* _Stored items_
________________

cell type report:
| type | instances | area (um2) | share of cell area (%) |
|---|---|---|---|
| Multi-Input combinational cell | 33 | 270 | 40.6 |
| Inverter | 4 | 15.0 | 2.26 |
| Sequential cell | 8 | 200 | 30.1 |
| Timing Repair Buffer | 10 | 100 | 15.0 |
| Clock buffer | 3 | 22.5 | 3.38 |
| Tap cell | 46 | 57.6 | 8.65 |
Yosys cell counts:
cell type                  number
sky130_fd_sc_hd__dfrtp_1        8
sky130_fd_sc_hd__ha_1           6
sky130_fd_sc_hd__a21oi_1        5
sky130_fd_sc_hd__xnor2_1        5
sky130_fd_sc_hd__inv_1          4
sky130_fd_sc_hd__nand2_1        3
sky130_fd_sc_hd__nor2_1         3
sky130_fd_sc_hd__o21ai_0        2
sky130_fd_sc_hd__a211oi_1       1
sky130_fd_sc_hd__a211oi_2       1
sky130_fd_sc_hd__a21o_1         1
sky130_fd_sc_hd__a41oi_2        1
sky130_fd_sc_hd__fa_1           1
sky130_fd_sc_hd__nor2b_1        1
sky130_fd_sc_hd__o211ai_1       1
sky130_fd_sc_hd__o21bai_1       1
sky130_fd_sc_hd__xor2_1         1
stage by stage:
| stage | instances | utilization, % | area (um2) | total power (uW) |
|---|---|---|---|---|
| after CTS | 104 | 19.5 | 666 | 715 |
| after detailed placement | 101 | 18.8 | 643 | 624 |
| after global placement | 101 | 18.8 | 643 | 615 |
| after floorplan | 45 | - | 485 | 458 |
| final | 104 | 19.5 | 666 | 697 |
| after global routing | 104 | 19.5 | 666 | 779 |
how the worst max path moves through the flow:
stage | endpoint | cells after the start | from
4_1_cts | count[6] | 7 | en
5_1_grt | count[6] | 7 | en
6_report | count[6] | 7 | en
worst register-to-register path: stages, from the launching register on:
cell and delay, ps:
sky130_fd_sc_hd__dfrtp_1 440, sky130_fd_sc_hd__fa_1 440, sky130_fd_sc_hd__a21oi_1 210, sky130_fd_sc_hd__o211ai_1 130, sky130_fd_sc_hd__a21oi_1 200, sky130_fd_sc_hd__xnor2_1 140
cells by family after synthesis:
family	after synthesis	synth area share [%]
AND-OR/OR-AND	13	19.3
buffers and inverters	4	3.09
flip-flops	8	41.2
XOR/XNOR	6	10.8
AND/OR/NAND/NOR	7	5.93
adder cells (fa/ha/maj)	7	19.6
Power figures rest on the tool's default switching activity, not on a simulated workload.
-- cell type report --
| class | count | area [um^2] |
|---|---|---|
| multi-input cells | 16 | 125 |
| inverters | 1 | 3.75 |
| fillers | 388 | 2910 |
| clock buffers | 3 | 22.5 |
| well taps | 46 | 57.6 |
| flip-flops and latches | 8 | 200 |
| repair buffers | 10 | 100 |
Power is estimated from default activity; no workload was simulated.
## flow/constraint.sdc

```tcl
current_design Adaptor_display

set clk_period 5.4
set clk_io_pct 0.2

create_clock -name clk0 -period $clk_period [get_ports {clk}]

set non_clock_inputs [all_inputs -no_clocks]
set_input_delay [expr $clk_period * $clk_io_pct] -clock clk0 $non_clock_inputs
set_output_delay [expr $clk_period * $clk_io_pct] -clock clk0 [all_outputs]
```

## flow/run.sh

```bash
#!/bin/bash
# OpenROAD 26Q1-2900-gdf79404cd8, Yosys 0.63+post, stock flow scripts
make -C /OpenROAD-flow-scripts/flow DESIGN_CONFIG=/design/flow/config.mk WORK_HOME=/design/flow/orfs finish
```

## flow/config.mk

```make
export PLATFORM = sky130hd
export DESIGN_NAME = Adaptor_display
export DESIGN_NICKNAME = Adaptor_display
export VERILOG_FILES = /design/flow/design.v
export SDC_FILE = /design/flow/constraint.sdc
export NUM_CORES = 4
export LEC_CHECK = 1
export CORE_UTILIZATION = 50
```

## flow/design.v

```verilog
module Adaptor_display(input logic clk, input logic [15:0] input_value, output logic [3:0] disp_en, output logic [6:0]seg7_output);
	logic  refresh_clock;							 
	logic  [1:0] current_display;					 
	logic  [6:0] output_digit;					 
	logic  [6:0] digit3, digit2, digit1, digit0;	 
	clockDivider10KHz refreshClock(	.clk(clk),
								.divided_clk(refresh_clock));
	displaySelector dSelect(.refresh_clk(refresh_clock),
							.dispSelect(current_display));
	activateDisplay dispEn(	.dispSelect(current_display),
							.dispID(disp_en));
	hex_decoder first(.clk(clk),.hex_digit(input_value[3:0]),.segments(digit0));
	hex_decoder second(.clk(clk),.hex_digit(input_value[7:4]),.segments(digit1));
	hex_decoder third(.clk(clk),.hex_digit(input_value[11:8]),.segments(digit2));
	hex_decoder fourth(.clk(clk),.hex_digit(input_value[15:12]),.segments(digit3));
	bcdSelector bcd_select(	.x0(digit0), 
							.x1(digit1),
							.x2(digit2),
							.x3(digit3),
							.s(current_display),
							.y(output_digit));
	bcdTo7Segment bcd1(	.x(output_digit), 
						.curr_disp(current_display),
						.seg(seg7_output));
endmodule
module clockDivider10KHz(input logic clk, output logic divided_clk);
	localparam div_value = 6249;  
	integer counter_value = 0;
	always@ (posedge clk)
		begin
			if(counter_value == div_value) begin
				divided_clk <= ~divided_clk;
				counter_value <= 0;
				end
			else begin
				divided_clk <= divided_clk;
				counter_value <= counter_value + 1;
				end
		end
endmodule
module displaySelector(input logic refresh_clk, output logic [1:0] dispSelect);
	always @(posedge refresh_clk)
		dispSelect <= dispSelect + 1;
endmodule
module activateDisplay(input logic [1:0] dispSelect, output logic [3:0] dispID);
	always@ (dispSelect)
		begin
			case(dispSelect)
				2'b00: dispID = 4'b1110;
				2'b01: dispID = 4'b1101;
				2'b10: dispID = 4'b1011;
				2'b11: dispID = 4'b0111;
				default:  dispID = 4'b1111;
			endcase
		end
endmodule
module hex_decoder(input logic clk,input logic [3:0] hex_digit, output logic [6:0] segments);
    always @(posedge clk)
        case (hex_digit)
            4'h0: segments = 7'b100_0000;
            4'h1: segments = 7'b1111_001;
            4'h2: segments = 7'b010_0100;
            4'h3: segments = 7'b011_0000;
            4'h4: segments = 7'b001_1001;
            4'h5: segments = 7'b001_0010;
            4'h6: segments = 7'b000_0010;
            4'h7: segments = 7'b111_1000;
            4'h8: segments = 7'b000_0000;
            4'h9: segments = 7'b001_1000;
            4'hA: segments = 7'b000_1000;
            4'hB: segments = 7'b000_0011;
            4'hC: segments = 7'b100_0110;
            4'hD: segments = 7'b010_0001;
            4'hE: segments = 7'b000_0110;
            4'hF: segments = 7'b000_1110;   
            default: segments = 7'b000_000;
        endcase
endmodule
module bcdSelector(input logic [6:0] x0, input logic [6:0] x1, input logic [6:0] x2, 
					input logic [6:0] x3, input logic [1:0] s, output logic [6:0]y);
	always@(x0, x1, x2, x3, s)
		case(s)
			0: y = x0;
			1: y = x1;
			2: y = x2;
			3: y = x3;
			default: y = 6'bxx;
		endcase
endmodule
module bcdTo7Segment(input logic [6:0] x, input logic [1:0] curr_disp, output logic [6:0] seg);
	always @(x,curr_disp) begin						
	   seg[6] = x[6];
	   seg[5] = x[5];
	   seg[4] = x[4];
	   seg[3] = x[3];
	   seg[2] = x[2];
	   seg[1] = x[1];
	   seg[0] = x[0];
	end
endmodule
```

==> job_summary.md <==
## Synthesis and layout report

| Metric | Value |
|---|---|
| Placed insts | 424 |
| Delay-heaviest family, CP | AND-OR/OR-AND gates |
| Area fraction in mux cells | 0.0457 |
| Final worst path period share | 0.491 |
| First-pass GRT wire length | 9890 um |
| Ys async rst share | 0 |
| Crit-path max cell delay | 0.42 ns |
| Layout area overhead | 18.0% |
| Synth Area in Simple Gates | 0.206 |
| Logic pwr share | 0.085 |
| Hold Crit Start | refreshClock.counter_value[28] |
| Hold-fix buffer count after cts | 0 |
| Worst-Margin Slew | approximately 0.6 ns |
| Setup Buffers After CTS | 0 |
| Slew Limit Headroom | 0.599 |
| Worst setup SP type | flop |
| Layout cell share with drive strength beyond 1 | 0.0740 |
| DRC Markers | 0 |
| R2R Path Start | refreshClock.counter_value[0] |
| Final instance area | 3710 um^2 |
| Seq cells post-synth | 63 |
| DRT iter0 DRCs | 156 |
| Vias in the first global route | 2077 |
| Tool warnings | about 46 |
| Pint | 825 uW |
| Crit end category | output pin |
| Switching Fraction | 0.212 |
| Crit-path cells | a222oi_1 -> a21oi_1 -> clkdlybuf4s50_1 |
| Most common logic cells in the final layout | dfxtp_1 (62), nor2_1 (35), clkdlybuf4s50_1 (27) |
| CP Class | flop to output pin |
| Antenna violations before repair | 0 |
| Vias per inst | 5.45 |
| DRT Pass-1 Iters | 5 |
| Ys flop type | dfxtp_1 |
| DIE HEIGHT | 81.3 um |
| CTS max path bufs | 2 |
| Synth warnings | 6 |
| Root buffer cell | clkbuf_8 |
| XOR/XNOR share of the synthesized area | 0.0835 |
| Critical R2R Capture | refreshClock.divided_clk |
| Number of inserted diodes | 0 |
| Netlist Area Pre-Place | 3150 um^2 |
| Leakage power | 1.50 nW |
| Endpoints left unconstrained | 6 |
| Arr. time, crit path | 1.57 ns |
| Power Density | 282 nW/um^2 |
| PortBufs | 27 |
| CTS resizes | 0 |
| FP Util | 0.525 |
| Hold Path Cell Cnt | 1 |
| Maximum Capacitance Violations | 0 |
| Post-synth seq share | 0.404 |
| Ys cells | ~330 |
| Net switching power | 222 uW |
| RSZ-0062 raised after global routing | no |
| Final setup margin | 2.75 ns |
| Adder-cell area share of the yosys netlist | 0.103 |
| Wire per inst | 13.4 um |
| CP max FO | 1 |
| Total core area | between 5000 and 6000 um^2 |
| Crit path DRT | 4.32 ns |
| Total track usage | 0.200 |
| Clk pwr share | 0.458 |
| Setup Skew | 0.00576 ns |
| Synthesis area per yosys | about 3100 um^2 |
| Largest net degree at the start of global routing | 16 |
| Via count | 2396 |
| Hold Path Sink | refreshClock.counter_value[28] |
| Hold Crit Class | flop to flop |
| Fin crit period | 2.65 ns |
| Post-Syn Instances | 333 |
| Outcome | finished clean |
| Worst-path clk slew | 0.07 ns |
| Post-route ant nets | 0 |
| CTS tree | built |
| Layout Cells excl Fill | 440 |
| Max-slew violation count | 0 |
| I/O Pins | 28 |
| Register pins left without a clock | 2 |
| Post-synth EDFFs | 1 |
| Synth logic family | simple AND/OR/NAND/NOR gates |
| Reg2Reg Setup Slack | around 3.4 ns |
| Final hold violations | 0 |
| WP buf/inv | 1 |
| Placed instance area | 3470 um^2 |
| Fmax | 377 MHz |
| CP max stage cell | clkdlybuf4s50_1 |
| Pre-CTS WS | 2.77 ns |
| Final setup vio count | 0 |
| Reg power frac | 0.457 |
| H-tree levels | 3 |
| Setup_tns | 0 ns |
| Stages on the worst setup path | 3 |
| Width of the die | between 80 and 90 um |
| Cell Rows | 28 |
| Total congestion overflow | 0 |
| Dpl hpwl | 4200 um |
| Worst-Skew Late Latency | 0.33 ns |
| Synthesized area per cell | roughly 9.4 um^2 |
| R2R cell count | 4 |
| Library cells used by synthesis | 39 |
| Total CTS buffers | 9 |
| Max IR drop VDD | 0.000187 V |
| Most frequent logic cell in the layout | dfxtp_1 |
| DRT Wirelength | 5890 um |
| Gp weighted congestion | 0.868 |
| Chip area | approximately 6600 um^2 |
| Compound Share, Synth | 0.115 |
## registers in the layout, indices dropped and copies added (netlist names)
| name | count |
|---|---|
| refreshClock.counter_value | 32 |
| first.segments | 7 |
| fourth.segments | 7 |
| second.segments | 7 |
| third.segments | 7 |
| dSelect.dispSelect | 2 |
| refreshClock.divided_clk | 1 |
## metrics by stage
stage / hold WS (ns) / power (mW) / utilization
floorplan: 0.436 / 0.536 / -
global placement: 0.466 / 0.577 / 0.579
detailed placement: 0.469 / 0.576 / 0.579
CTS: 0.479 / 1.06 / 0.619
global route: 0.506 / 1.09 / 0.619
finish: 0.484 / 1.05 / 0.619
## area by class of cell
class                           count  area [um^2]
Sequential cell                    63         1270
Clock inverter                      3         65.1
Multi-Input combinational cell    235         1740
Inverter                           24         90.1
Fill cell                         495         2280
Timing Repair Buffer               27          270
Tap cell                           75         93.8
Clock buffer                       13          179
## kinds of logic after synthesis
kind of cell / Yosys count
buffers and inverters: 35
AND-OR/OR-AND: 53
flip-flops: 63
multiplexers: 14
AND/OR/NAND/NOR: 112
XOR/XNOR: 30
adder cells (fa/ha/maj): 26
## cell usage after synthesis (2+ instances only)
master | number | area [um^2]
buf_1 | 2 | 7.51
inv_1 | 24 | 90.1
mux2_2 | 3 | 33.8
o21ai_0 | 15 | 75.1
or3_1 | 4 | 25.0
nor4_1 | 7 | 43.8
or3b_2 | 2 | 17.5
a21oi_1 | 12 | 60.1
xnor2_1 | 24 | 210
o32ai_1 | 2 | 17.5
nand3_1 | 15 | 75.1
a222oi_1 | 7 | 70.1
nand2b_1 | 3 | 18.8
nand4_1 | 11 | 68.8
clkbuf_1 | 8 | 30.0
and4_1 | 2 | 17.5
a22o_1 | 6 | 52.6
dfxtp_1 | 62 | 1240
mux2i_1 | 11 | 110
nand2_1 | 15 | 56.3
o22ai_1 | 3 | 18.8
and3_1 | 4 | 25.0
o31ai_1 | 3 | 22.5
nor4_4 | 3 | 63.8
ha_1 | 26 | 325
a32o_1 | 3 | 30.0
nor3_1 | 4 | 20.0
xor2_1 | 6 | 52.6
nand4_4 | 2 | 42.5
nor2_1 | 35 | 131
## how the worst max path moves through the flow
stage	startpoint	to	slack, ns
after CTS	third.segments[4]	seg7_output[4]	2.73
after global routing	third.segments[5]	seg7_output[5]	2.64
final	third.segments[4]	seg7_output[4]	2.75
## layer usage
metal  GRT usage  part of all wire  vias up  routed length (um)
met1       0.335              0.55     1109                3220
li1            -                 -     1241                   -
met3      0.0570             0.050        5                 296
met4      0.0179             0.010        0                  59
met2       0.268              0.39       41                2310
met5           0                 0        -                   0
## power groups by stage
stage         Clock, mW  Sequential (mW)  Combinational [mW]
CTS               0.491            0.478              0.0893
global route      0.514            0.479               0.101
finish            0.479            0.478              0.0894
## worst reg2reg max path, stage by stage (launching register included)
cell and delay, ns:
dfxtp_1 0.41, ha_1 0.19, nor4b_1 0.32, nand4_1 0.24, nor4_4 0.49
No activity file was given, so power comes from the tool's default toggle rates.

________________

The required output is the set of lines from the first line of the data through the line that contains "643 | 624 |", transcribed exactly.

* _Exercise solution_
cell type report:
| type | instances | area (um2) | share of cell area (%) |
|---|---|---|---|
| Multi-Input combinational cell | 33 | 270 | 40.6 |
| Inverter | 4 | 15.0 | 2.26 |
| Sequential cell | 8 | 200 | 30.1 |
| Timing Repair Buffer | 10 | 100 | 15.0 |
| Clock buffer | 3 | 22.5 | 3.38 |
| Tap cell | 46 | 57.6 | 8.65 |
Yosys cell counts:
cell type                  number
sky130_fd_sc_hd__dfrtp_1        8
sky130_fd_sc_hd__ha_1           6
sky130_fd_sc_hd__a21oi_1        5
sky130_fd_sc_hd__xnor2_1        5
sky130_fd_sc_hd__inv_1          4
sky130_fd_sc_hd__nand2_1        3
sky130_fd_sc_hd__nor2_1         3
sky130_fd_sc_hd__o21ai_0        2
sky130_fd_sc_hd__a211oi_1       1
sky130_fd_sc_hd__a211oi_2       1
sky130_fd_sc_hd__a21o_1         1
sky130_fd_sc_hd__a41oi_2        1
sky130_fd_sc_hd__fa_1           1
sky130_fd_sc_hd__nor2b_1        1
sky130_fd_sc_hd__o211ai_1       1
sky130_fd_sc_hd__o21bai_1       1
sky130_fd_sc_hd__xor2_1         1
stage by stage:
| stage | instances | utilization, % | area (um2) | total power (uW) |
|---|---|---|---|---|
| after CTS | 104 | 19.5 | 666 | 715 |
| after detailed placement | 101 | 18.8 | 643 | 624 |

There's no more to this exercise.